The plastic matrix: Classification according to origin and degradability
To get to grips with the unique properties of bioplastics, it's helpful to take a look at the plastic matrix. This categorises plastics into four groups based on their origin and how easily they break down:
Fossil & non-degradable: The classic category includes polyethylene (PE), polypropylene (PP) and polyvinyl chloride (PVC). These plastics are made from crude oil and are hard to break down in the environment.
Fossil based & degradable: Although they originate from fossil raw materials, they are biodegradable under certain conditions. PBAT, for example, falls into this category.
Bio-based & non-degradable: We also find plastics like bio-PE and bio-PET here, made from renewable materials like sugar cane or corn starch. But they end up in the same place as their fossil counterparts, and they don't break down in the environment.
Bio-based & biodegradable: We've got the category of hopefuls! These include plastics such as PHA or bio-PBS. They combine the best of both worlds: they're made from renewable raw materials and are also biodegradable.
Challenges
- Limited availability:
The amount of biomass available for the production of bioplastics is limited.
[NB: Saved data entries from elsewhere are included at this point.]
==> /design/flow/run.sh <==
#!/bin/bash
# OpenROAD 26Q1-2900-gdf79404cd8, Yosys 0.63+post, stock flow scripts
make -C /OpenROAD-flow-scripts/flow DESIGN_CONFIG=/design/flow/config.mk WORK_HOME=/design/flow/orfs finish
==> /design/flow/config.mk <==
export PLATFORM = sky130hd
export DESIGN_NAME = ALU
export DESIGN_NICKNAME = ALU
export VERILOG_FILES = /design/flow/design.v
export SDC_FILE = /design/flow/constraint.sdc
export NUM_CORES = 4
export LEC_CHECK = 1
export CORE_UTILIZATION = 30
==> /design/flow/constraint.sdc <==
current_design ALU

set clk_period 4.4
set clk_io_pct 0.2

create_clock -name clk0 -period $clk_period [get_ports {clk}]

set non_clock_inputs [all_inputs -no_clocks]
set_input_delay [expr $clk_period * $clk_io_pct] -clock clk0 $non_clock_inputs
set_output_delay [expr $clk_period * $clk_io_pct] -clock clk0 [all_outputs]
==> /design/flow/design.v <==
module ALU(clk, reset, ALU_control, src0, src1, Zero, ALU_result, Ov);
	input clk;
	input reset;
	input [5:0] ALU_control;
	input [31:0] src0;
	input [31:0] src1;
	output Zero;
	output reg [31:0] ALU_result;
	output reg Ov;
	wire signed [31:0] src1_s = $signed(src1);
	assign Zero = (ALU_result == 32'b0) ? 1'b1 : 1'b0;
	always@(posedge clk or negedge reset)
		begin
		if(!reset)
			begin
			ALU_result <= 32'b0;
			end
		else
			begin
			case(ALU_control)
				6'd1,
				6'd1:
					begin
					ALU_result <= src0 + src1;
					end
				6'd2,
				6'd2:
					begin
					ALU_result <= src0 - src1;
					end
				6'd7,
				6'd7:
					begin
					ALU_result <= src1 << (src0 % 32);
					end
				6'd8,
				6'd8:
					begin
					ALU_result <= src1_s << (src0 % 32);
					end
				6'd9,
				6'd9:
					begin
					ALU_result <= src1 >> (src0 % 32);
					end
				6'd10:
					begin
					ALU_result <= src0 & src1;
					end
				6'd11:
					begin
					ALU_result <= src0 | src1;
					end
				6'd12:
					begin
					ALU_result <= src0 ^ src1;
					end
				6'd13:
					begin
					ALU_result <= ~(src0 | src1);
					end
				6'd14:
					begin
					ALU_result <= (((src0 >= src1) && (src0[31] == src1[31])) || (src0[31] < src1[31])) ? 32'd0 : 32'd1;
					end
				6'd15:
					begin
					ALU_result <= (src0 >= src1) ? 32'd0 : 32'd1;
					end
				6'd16:
					begin
					ALU_result <= (((src1 >= src0) && (src1[31] == src0[31])) || (src1[31] < src0[31])) ? 32'd0 : 32'd1;
					end
				6'd17:
					begin
					ALU_result <= (src1 >= src0) ? 32'd0 : 32'd1;
					end
				6'd18:
					begin
					ALU_result <= {src1[15:0], 16'd0};
					end
				6'd19:
					begin
					ALU_result <= {src0[31:28], src1[27:0]};
					end
				default:
					begin
					ALU_result <= 32'b0;
					end
			endcase
			end
		end
	always@(*)
		begin
		if(!reset)
			begin
			Ov <= 1'b0;
			end
		else
			begin
			case(ALU_control)
				6'd1:
					begin
					if(((src0[31] == 1'b1) && (src1[31] == 1'b1) && (ALU_result[31] == 1'b0)) || ((src0[31] == 1'b0) && (src1[31] == 1'b0) && (ALU_result[31] == 1'b1)))
						begin
						Ov <= 1'b1;
						end
					else
						begin
						Ov <= 1'b0;
						end
					end
				6'd2:
					begin
					if(((src0[31] == 1'b1) && (src1[31] == 1'b0) && (ALU_result[31] == 1'b0)) || ((src0[31] == 1'b0) && (src1[31] == 1'b1) && (ALU_result[31] == 1'b1)))
						begin
						Ov <= 1'b1;
						end
					else
						begin
						Ov <= 1'b0;
						end
					end
				default:
					begin
					Ov <= 1'b0;
					end
			endcase
			end
		end
endmodule
==> flow_summary.ini <==
; flow metrics
[detailed_routing]
route.detailed.drc = 0
postRouteAntennaNets = 0
drt_iter0_markers = 1539
routedWlPerCell_um = 27.0
vias = 12300
drtPass1Iterations = 10
via_per_inst = 6.17
drt_wl_total_um = 53800

[power_and_ir_drop]
p_leak_nw = 5.41
combPwrFrac_pct = 65.9
intPower_mw = 1.24
vdd_drop_max_mv = 0.125
p_per_area_nw_per_um2 = 182
p_sw_share_pct = 44.8
seqPwrFrac_pct = 15.8
pwr-share-clk_pct = 18.3
switchingPower_mw = 1.01

[logic_synthesis]
edf_count = 0
async_flop_share_pct = 100
yosysSeqAreaShare_pct = 8.56
ys_warn_count = 1
netlist_area_sq_um = 9360
synthFlopType = dfrtp_1
netlist_instances = 1373
yosys.cell_types.count = 80
yosys_area_sq_um = 9360
ys_cells = 1373
ys_seq_elements = 32
postSynthAreaPerCell_sq_um = 6.82

[outcome]
status = finished, final reports clean

[sta]
post-route-min-period_ns = 4.33
hold_viol_final = 0
setup_viol = 0
timing.slew.headroom_pct = 45.5
fin_ws_ns = 0.0656
rsz0062_at_grt = true
fin_hold_ws_ns = 1.15
period_used_pct = 98.5
worst_pin_slew_ns = 0.806
fmax_mhz = 231
drv_slew = 0

[placed_design]
dp_hpwl_um = 43700
placement.io_buffers = 105
place_congestion = 1.06
place_area_sq_um = 12100
dp_slack_ns = -0.185

[clock_network]
post-cts-setup-buffers = 0
clkTransAtPathRegs_ns = 0.05
htreeDepth = 2
hold_buffers = 0
clock-sinks = 32
clockRootBuffer = clkbuf_16
cts_tree = built
clock_path_buffers = 2
cts_buffers = 5

[critical_path]
critPathMaxFanout = 6
end_kind = flip-flop
slowest_delay_ns = 0.65
criticalPathCategory = in2reg
critPathArrivalTime_ns = 4.44
cp_slowest_cell = or4_1
crit_chain = clkdlybuf4s50_1, inv_1, ha_1, buf_4, o21ai_0, o21ai_0, a31oi_1, o31ai_1, a31o_2, nor2_1, a21oi_1, a21oi_1, or4_1
cp_top_family = AND-OR/OR-AND gates
startpoint_type = primary input
worst-path-buf-inv = 3
worstPathRequired_ns = 4.50

[global_route]
grt.met2_usage_pct = 49.7
met1_usage_pct = 50.7
grt_start_max_net_pins = 82
grt_use_met3_pct = 7.89
grt_overflow = 0
top_usage_layer = met1
grt_usage_pct = 34.3
grt_pass1_vias = 11600
grt_pass1_wl_um = 77400
antenna_found_initial = 2

[final_layout]
largest_reg_flops = 32
top_register = ALU_result
post-route-cell-area_sq_um = 12300
drive_gt1_share_pct = 17.8
largestRegisters = ALU_result (32)
fin_util_pct = 40.3
syn2layout_area_growth_pct = 32.0

[die]
num_io_pins = 106
rows = 64
fp_util_pct = 30.5
core-area_sq_um = 30700
die_h_um = 179
die_w_um = 179
chip_area_sq_um = 31900

[job]
cap_violations = 0
warnings = 91

[hold_path]
hp-class = in2async
[cells by family (layout without fill, tap and decap cells)]
logic type / after synthesis / in the layout / share of synthesized area, %
AND-OR/OR-AND: 531 / 531 / 39.5
adder cells (fa/ha/maj): 99 / 99 / 13.4
buffers and inverters: 208 / 432 / 8.94
flip-flops: 32 / 32 / 8.56
multiplexers: 64 / 64 / 8.30
other: 0 / 3 / 0
AND/OR/NAND/NOR: 439 / 439 / 21.3
[worst max-delay path by stage]
stage / from / to / slack (ns) / depth (start not counted)
6_report: src1[3] / ALU_result[15] / 0.07 / 13
4_1_cts: src1[10] / ALU_result[29] / 0.1 / 14
5_1_grt: src1[10] / ALU_result[29] / -0.009 / 14
[per-stage QoR]
step / TNS (ns) / total power, mW / std cells
2_1_floorplan: 0 / 1.06 / 1373
3_3_place_gp: -0.661 / 1.80 / 1985
3_5_place_dp: -0.601 / 1.79 / 1985
4_1_cts: 0 / 2.21 / 1993
5_1_grt: -0.00855 / 2.38 / 1994
6_report: 0 / 2.25 / 1996
[cell usage in the layout, fill, tap and decap left out, types with 32 or more instances in the layout]
master and instances:
clkdlybuf4s50_1 101, a21oi_1 153, inv_1 99, mux2i_1 39, ha_1 97, buf_4 217, o21ai_0 71, nor2_1 213
nand2_1 91, a211oi_1 32, dfrtp_1 32
[power groups by stage]
stage	Sequential (mW)	Combinational, mW	Clock (mW)
CTS	0.356	1.43	0.419
global route	0.359	1.58	0.435
finish	0.355	1.48	0.412
[metal layers]
| layer | part of all wire [%] | wire [um] | up-vias |
|---|---|---|---|
| met5 | 0 | 0 | - |
| met4 | 3.2 | 1740 | 0 |
| met3 | 11 | 5710 | 103 |
| met2 | 41 | 22200 | 706 |
| met1 | 45 | 24200 | 5872 |
| li1 | - | - | 5639 |
[synthesized netlist by cell type, drive strengths merged (18+ instances only)]
library cell,number,area share [%]
a211oi,33,2.6
a21o,19,1.5
a21oi,155,8.3
a221o,18,1.9
a221oi,32,3.1
a222oi,26,2.8
buf,48,2.5
clkbuf,60,2.4
dfrtp,32,8.6
ha,97,13
inv,99,4.0
mux2i,39,4.2
nand2,91,3.6
nand3,19,1.0
nor2,215,8.6
nor3,18,0.96
nor4,26,1.9
o211ai,22,1.8
o21ai,72,3.9
o22ai,19,1.3
[cell type report]
type                    instances  area (sq um)
flip-flops and latches         32           801
inverters                     100           375
clock inverters                 1          30.0
well taps                     396           495
multi-input cells            1133          7770
repair buffers                324          2720
clock buffers                   7           153
fillers                      3241         18300
diodes                          3          7.51
[what timing repair did]
action / CTS / global route
endpoints found under the hold margin: 0 / 0
endpoints found under the setup margin: 0 / 6
gates resized: 0 / 9
No activity file was given, so power comes from the tool's default toggle rates.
The key here is land use. The aim should be to produce bioplastics from by-products instead of cultivating large sugar cane plantations for production, for example. Otherwise, we'll lose a lot of space for our food. - High production costs:
Right now, bioplastics cost more than their traditional counterparts. The reason is that they're not yet produced in large quantities like traditional plastics. For example, Bio-PBS were produced in the same format as PP, the price difference would hardly be noticeable. - Partially insufficient degradability:
Some bioplastics don't break down in real life, like PLA. PLA can only break down in an industrial composting facility at temperatures of 50-60°C. In the wild, it would take decades. In this case, a recycling system would be a better idea.
A step in the right direction
Bioplastics aren't a magic bullet, but they're a big step in the right direction when it comes to using plastics more sustainably. There's a lot of research and development going on in this area, and bioplastics are expected to play an even bigger role in the future.